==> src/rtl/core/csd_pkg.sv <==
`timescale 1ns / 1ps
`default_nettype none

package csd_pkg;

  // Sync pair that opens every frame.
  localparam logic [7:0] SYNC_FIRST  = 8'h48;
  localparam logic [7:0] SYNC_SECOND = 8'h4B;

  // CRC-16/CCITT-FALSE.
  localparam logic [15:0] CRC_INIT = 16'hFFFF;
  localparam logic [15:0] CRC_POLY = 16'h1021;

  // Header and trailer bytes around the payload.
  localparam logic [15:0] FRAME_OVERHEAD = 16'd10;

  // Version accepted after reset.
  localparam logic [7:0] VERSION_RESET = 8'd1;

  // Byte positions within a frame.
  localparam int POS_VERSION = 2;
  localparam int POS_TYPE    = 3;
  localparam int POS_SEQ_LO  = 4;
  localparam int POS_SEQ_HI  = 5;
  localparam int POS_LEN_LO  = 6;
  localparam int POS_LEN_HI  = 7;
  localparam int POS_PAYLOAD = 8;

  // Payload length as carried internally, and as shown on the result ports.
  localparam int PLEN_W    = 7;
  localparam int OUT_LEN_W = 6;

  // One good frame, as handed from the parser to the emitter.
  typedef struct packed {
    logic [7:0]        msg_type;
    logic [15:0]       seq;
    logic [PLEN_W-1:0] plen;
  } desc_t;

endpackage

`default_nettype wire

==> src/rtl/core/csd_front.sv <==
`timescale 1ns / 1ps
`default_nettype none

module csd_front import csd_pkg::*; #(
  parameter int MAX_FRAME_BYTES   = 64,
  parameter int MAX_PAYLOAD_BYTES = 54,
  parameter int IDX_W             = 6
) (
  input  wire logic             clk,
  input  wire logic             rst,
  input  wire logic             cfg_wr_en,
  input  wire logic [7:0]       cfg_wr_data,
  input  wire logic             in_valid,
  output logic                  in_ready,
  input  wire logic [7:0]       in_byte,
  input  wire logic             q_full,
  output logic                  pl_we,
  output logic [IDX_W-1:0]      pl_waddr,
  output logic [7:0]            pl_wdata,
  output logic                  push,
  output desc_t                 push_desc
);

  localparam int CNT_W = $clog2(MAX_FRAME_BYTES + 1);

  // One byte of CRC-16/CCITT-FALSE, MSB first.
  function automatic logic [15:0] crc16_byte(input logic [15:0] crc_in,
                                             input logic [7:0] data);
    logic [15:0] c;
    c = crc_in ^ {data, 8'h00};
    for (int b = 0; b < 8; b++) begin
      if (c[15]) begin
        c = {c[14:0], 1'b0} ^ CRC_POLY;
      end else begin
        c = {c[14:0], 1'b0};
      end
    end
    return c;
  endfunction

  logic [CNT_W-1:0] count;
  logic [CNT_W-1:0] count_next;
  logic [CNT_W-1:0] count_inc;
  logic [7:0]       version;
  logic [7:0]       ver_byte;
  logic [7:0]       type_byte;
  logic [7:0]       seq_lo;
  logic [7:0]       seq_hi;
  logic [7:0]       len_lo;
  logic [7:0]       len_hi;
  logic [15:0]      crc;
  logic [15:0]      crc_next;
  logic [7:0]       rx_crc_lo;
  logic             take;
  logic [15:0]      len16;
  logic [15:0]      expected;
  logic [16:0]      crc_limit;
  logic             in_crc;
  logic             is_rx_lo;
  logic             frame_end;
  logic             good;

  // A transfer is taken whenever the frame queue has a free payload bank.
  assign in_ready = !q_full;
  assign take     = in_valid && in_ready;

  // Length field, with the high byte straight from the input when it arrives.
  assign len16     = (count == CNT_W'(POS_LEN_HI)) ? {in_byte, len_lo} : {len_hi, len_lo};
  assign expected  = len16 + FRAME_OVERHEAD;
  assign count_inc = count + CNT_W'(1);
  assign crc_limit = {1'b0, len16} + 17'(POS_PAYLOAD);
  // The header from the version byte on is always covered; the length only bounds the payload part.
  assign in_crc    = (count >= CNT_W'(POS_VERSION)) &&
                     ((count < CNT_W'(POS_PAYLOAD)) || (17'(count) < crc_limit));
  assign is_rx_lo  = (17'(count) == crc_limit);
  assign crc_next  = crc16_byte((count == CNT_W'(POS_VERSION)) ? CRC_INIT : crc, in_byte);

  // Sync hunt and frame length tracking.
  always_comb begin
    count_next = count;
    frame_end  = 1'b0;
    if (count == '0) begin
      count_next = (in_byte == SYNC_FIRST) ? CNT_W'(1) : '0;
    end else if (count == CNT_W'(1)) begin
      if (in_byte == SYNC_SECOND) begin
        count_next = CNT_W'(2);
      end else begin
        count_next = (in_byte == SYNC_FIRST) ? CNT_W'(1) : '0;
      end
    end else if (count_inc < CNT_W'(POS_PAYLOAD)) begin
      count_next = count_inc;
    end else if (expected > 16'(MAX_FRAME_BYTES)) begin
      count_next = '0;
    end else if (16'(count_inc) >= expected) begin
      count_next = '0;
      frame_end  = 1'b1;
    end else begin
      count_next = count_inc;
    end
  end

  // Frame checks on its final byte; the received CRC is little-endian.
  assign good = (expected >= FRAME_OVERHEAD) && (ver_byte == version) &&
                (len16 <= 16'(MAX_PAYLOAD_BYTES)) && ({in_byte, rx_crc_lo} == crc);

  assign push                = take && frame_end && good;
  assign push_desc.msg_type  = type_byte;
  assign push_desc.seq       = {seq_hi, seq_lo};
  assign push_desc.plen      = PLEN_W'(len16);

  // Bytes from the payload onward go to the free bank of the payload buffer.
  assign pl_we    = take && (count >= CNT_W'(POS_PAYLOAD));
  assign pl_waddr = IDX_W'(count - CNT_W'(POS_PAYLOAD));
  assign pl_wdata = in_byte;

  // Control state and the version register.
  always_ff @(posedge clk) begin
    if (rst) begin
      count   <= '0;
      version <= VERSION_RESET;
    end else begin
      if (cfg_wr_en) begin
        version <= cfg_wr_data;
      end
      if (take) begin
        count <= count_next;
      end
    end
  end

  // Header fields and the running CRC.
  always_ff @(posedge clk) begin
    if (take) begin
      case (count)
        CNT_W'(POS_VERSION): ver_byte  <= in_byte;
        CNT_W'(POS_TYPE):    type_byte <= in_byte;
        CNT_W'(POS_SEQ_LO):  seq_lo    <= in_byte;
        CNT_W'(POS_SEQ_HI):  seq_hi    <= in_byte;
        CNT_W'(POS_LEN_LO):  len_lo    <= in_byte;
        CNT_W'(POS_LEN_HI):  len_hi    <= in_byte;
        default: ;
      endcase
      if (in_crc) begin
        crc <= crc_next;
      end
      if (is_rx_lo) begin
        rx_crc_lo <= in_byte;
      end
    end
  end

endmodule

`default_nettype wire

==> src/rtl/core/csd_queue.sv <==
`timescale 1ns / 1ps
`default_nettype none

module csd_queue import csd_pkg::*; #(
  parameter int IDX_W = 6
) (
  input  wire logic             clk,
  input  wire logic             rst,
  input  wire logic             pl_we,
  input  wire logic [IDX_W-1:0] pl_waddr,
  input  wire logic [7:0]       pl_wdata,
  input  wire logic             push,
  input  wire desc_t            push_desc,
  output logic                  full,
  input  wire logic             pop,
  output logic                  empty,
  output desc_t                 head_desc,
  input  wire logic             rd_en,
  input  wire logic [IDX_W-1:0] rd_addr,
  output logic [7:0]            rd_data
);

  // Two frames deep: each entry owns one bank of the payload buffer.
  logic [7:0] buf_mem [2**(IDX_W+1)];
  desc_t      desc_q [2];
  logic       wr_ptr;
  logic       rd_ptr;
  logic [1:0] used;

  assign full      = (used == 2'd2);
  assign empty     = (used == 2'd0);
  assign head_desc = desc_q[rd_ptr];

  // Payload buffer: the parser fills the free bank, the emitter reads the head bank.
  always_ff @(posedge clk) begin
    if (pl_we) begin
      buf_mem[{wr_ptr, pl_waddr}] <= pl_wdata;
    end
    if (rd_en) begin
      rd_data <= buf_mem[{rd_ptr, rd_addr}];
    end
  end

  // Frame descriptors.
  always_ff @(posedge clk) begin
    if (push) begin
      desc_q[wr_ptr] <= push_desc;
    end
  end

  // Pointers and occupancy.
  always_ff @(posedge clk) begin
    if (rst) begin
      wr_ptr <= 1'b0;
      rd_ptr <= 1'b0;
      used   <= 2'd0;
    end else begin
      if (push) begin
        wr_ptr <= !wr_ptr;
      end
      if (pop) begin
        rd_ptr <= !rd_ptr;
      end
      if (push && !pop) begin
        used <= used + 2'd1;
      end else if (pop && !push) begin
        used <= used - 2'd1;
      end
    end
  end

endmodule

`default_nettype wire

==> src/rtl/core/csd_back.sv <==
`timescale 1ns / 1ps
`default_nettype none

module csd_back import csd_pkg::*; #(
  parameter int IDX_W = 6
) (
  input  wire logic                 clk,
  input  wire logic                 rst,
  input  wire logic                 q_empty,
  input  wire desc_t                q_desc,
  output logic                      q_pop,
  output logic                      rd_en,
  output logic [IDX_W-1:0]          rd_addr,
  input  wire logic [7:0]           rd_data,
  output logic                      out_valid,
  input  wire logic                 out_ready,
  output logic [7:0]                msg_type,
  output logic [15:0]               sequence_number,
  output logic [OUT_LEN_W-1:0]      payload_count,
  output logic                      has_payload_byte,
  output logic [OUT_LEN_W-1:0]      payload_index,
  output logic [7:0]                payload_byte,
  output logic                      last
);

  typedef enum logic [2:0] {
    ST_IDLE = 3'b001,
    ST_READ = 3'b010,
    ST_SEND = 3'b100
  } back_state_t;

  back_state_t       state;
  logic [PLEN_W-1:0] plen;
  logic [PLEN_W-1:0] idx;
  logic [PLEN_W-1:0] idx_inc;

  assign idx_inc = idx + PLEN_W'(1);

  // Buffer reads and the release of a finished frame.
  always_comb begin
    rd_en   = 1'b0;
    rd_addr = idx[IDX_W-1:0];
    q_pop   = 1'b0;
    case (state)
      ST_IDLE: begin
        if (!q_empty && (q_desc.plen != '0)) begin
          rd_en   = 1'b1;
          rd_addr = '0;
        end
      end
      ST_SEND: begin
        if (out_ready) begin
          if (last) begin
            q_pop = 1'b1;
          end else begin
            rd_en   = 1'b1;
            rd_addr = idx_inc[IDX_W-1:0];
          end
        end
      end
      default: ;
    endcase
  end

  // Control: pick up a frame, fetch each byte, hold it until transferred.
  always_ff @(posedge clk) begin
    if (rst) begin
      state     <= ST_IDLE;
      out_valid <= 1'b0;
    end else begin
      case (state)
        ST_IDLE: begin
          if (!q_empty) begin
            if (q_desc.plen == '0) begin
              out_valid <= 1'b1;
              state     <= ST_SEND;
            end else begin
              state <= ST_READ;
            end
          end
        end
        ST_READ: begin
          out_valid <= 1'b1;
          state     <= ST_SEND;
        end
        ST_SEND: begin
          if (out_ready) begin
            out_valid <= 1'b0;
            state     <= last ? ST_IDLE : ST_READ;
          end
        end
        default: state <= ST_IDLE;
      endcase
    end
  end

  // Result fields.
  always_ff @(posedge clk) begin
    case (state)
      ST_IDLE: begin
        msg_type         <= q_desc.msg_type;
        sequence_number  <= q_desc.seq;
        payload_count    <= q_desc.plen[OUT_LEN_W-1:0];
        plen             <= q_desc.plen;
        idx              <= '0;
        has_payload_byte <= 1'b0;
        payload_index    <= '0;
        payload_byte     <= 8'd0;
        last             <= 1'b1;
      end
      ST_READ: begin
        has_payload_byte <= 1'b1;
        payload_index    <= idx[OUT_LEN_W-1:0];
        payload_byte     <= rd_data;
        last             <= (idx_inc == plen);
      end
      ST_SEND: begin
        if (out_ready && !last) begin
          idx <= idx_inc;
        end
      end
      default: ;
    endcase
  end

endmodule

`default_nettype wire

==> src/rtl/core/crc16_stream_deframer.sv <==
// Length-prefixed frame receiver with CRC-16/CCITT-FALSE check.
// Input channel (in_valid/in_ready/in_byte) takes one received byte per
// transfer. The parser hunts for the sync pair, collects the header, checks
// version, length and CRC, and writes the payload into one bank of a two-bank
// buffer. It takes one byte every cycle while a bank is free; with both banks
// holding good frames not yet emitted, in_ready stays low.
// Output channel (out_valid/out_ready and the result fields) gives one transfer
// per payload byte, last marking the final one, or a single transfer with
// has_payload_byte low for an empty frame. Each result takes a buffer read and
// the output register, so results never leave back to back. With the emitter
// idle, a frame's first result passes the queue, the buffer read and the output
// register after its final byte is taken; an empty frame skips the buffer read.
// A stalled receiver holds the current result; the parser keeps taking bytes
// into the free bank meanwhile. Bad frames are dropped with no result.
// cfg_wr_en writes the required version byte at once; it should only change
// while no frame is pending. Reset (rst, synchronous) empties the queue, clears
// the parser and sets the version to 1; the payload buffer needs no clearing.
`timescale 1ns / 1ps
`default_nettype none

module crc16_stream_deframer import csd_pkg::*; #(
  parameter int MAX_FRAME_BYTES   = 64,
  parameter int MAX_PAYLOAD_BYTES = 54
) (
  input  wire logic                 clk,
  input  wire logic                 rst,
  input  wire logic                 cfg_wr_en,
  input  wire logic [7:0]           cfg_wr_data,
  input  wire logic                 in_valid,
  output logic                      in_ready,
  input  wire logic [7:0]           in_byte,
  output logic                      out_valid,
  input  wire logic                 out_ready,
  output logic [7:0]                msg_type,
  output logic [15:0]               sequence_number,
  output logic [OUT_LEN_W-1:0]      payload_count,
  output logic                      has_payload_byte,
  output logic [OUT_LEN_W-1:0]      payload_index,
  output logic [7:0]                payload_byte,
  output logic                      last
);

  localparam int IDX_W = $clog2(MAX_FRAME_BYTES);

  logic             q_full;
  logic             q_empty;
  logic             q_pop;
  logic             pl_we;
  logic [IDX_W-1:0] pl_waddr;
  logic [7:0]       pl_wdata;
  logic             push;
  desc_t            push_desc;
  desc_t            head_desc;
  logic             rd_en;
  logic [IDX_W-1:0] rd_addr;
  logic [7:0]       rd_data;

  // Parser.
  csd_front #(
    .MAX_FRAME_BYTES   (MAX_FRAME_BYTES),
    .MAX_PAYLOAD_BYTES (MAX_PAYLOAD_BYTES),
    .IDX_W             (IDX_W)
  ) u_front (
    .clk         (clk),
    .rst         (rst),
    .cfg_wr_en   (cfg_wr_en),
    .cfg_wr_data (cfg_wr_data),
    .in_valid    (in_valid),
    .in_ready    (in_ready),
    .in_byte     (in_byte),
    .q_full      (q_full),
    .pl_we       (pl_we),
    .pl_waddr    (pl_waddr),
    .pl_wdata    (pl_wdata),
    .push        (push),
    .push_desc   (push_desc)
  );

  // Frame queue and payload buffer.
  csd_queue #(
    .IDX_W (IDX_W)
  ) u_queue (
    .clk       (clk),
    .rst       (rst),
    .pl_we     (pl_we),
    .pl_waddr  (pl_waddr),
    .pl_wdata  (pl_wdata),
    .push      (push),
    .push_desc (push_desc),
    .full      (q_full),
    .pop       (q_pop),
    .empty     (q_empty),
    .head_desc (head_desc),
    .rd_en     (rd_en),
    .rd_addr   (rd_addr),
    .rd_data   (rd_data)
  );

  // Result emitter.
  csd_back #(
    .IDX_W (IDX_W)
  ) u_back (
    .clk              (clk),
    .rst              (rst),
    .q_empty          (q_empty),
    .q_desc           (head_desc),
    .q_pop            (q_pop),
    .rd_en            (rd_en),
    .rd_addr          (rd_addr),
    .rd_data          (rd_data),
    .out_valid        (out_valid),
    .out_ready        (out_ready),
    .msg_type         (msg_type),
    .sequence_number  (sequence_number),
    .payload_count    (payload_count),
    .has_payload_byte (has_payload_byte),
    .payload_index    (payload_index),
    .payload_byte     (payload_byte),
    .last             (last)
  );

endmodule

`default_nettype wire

### Activity
Reproduce, please, the lines of the material from its first line down to the line containing "typedef struct packed", keeping both ends and nothing beyond them.

### Result of the exercise
==> src/rtl/core/csd_pkg.sv <==
`timescale 1ns / 1ps
`default_nettype none

package csd_pkg;

  // Sync pair that opens every frame.
  localparam logic [7:0] SYNC_FIRST  = 8'h48;
  localparam logic [7:0] SYNC_SECOND = 8'h4B;

  // CRC-16/CCITT-FALSE.
  localparam logic [15:0] CRC_INIT = 16'hFFFF;
  localparam logic [15:0] CRC_POLY = 16'h1021;

  // Header and trailer bytes around the payload.
  localparam logic [15:0] FRAME_OVERHEAD = 16'd10;

  // Version accepted after reset.
  localparam logic [7:0] VERSION_RESET = 8'd1;

  // Byte positions within a frame.
  localparam int POS_VERSION = 2;
  localparam int POS_TYPE    = 3;
  localparam int POS_SEQ_LO  = 4;
  localparam int POS_SEQ_HI  = 5;
  localparam int POS_LEN_LO  = 6;
  localparam int POS_LEN_HI  = 7;
  localparam int POS_PAYLOAD = 8;

  // Payload length as carried internally, and as shown on the result ports.
  localparam int PLEN_W    = 7;
  localparam int OUT_LEN_W = 6;

  // One good frame, as handed from the parser to the emitter.
  typedef struct packed {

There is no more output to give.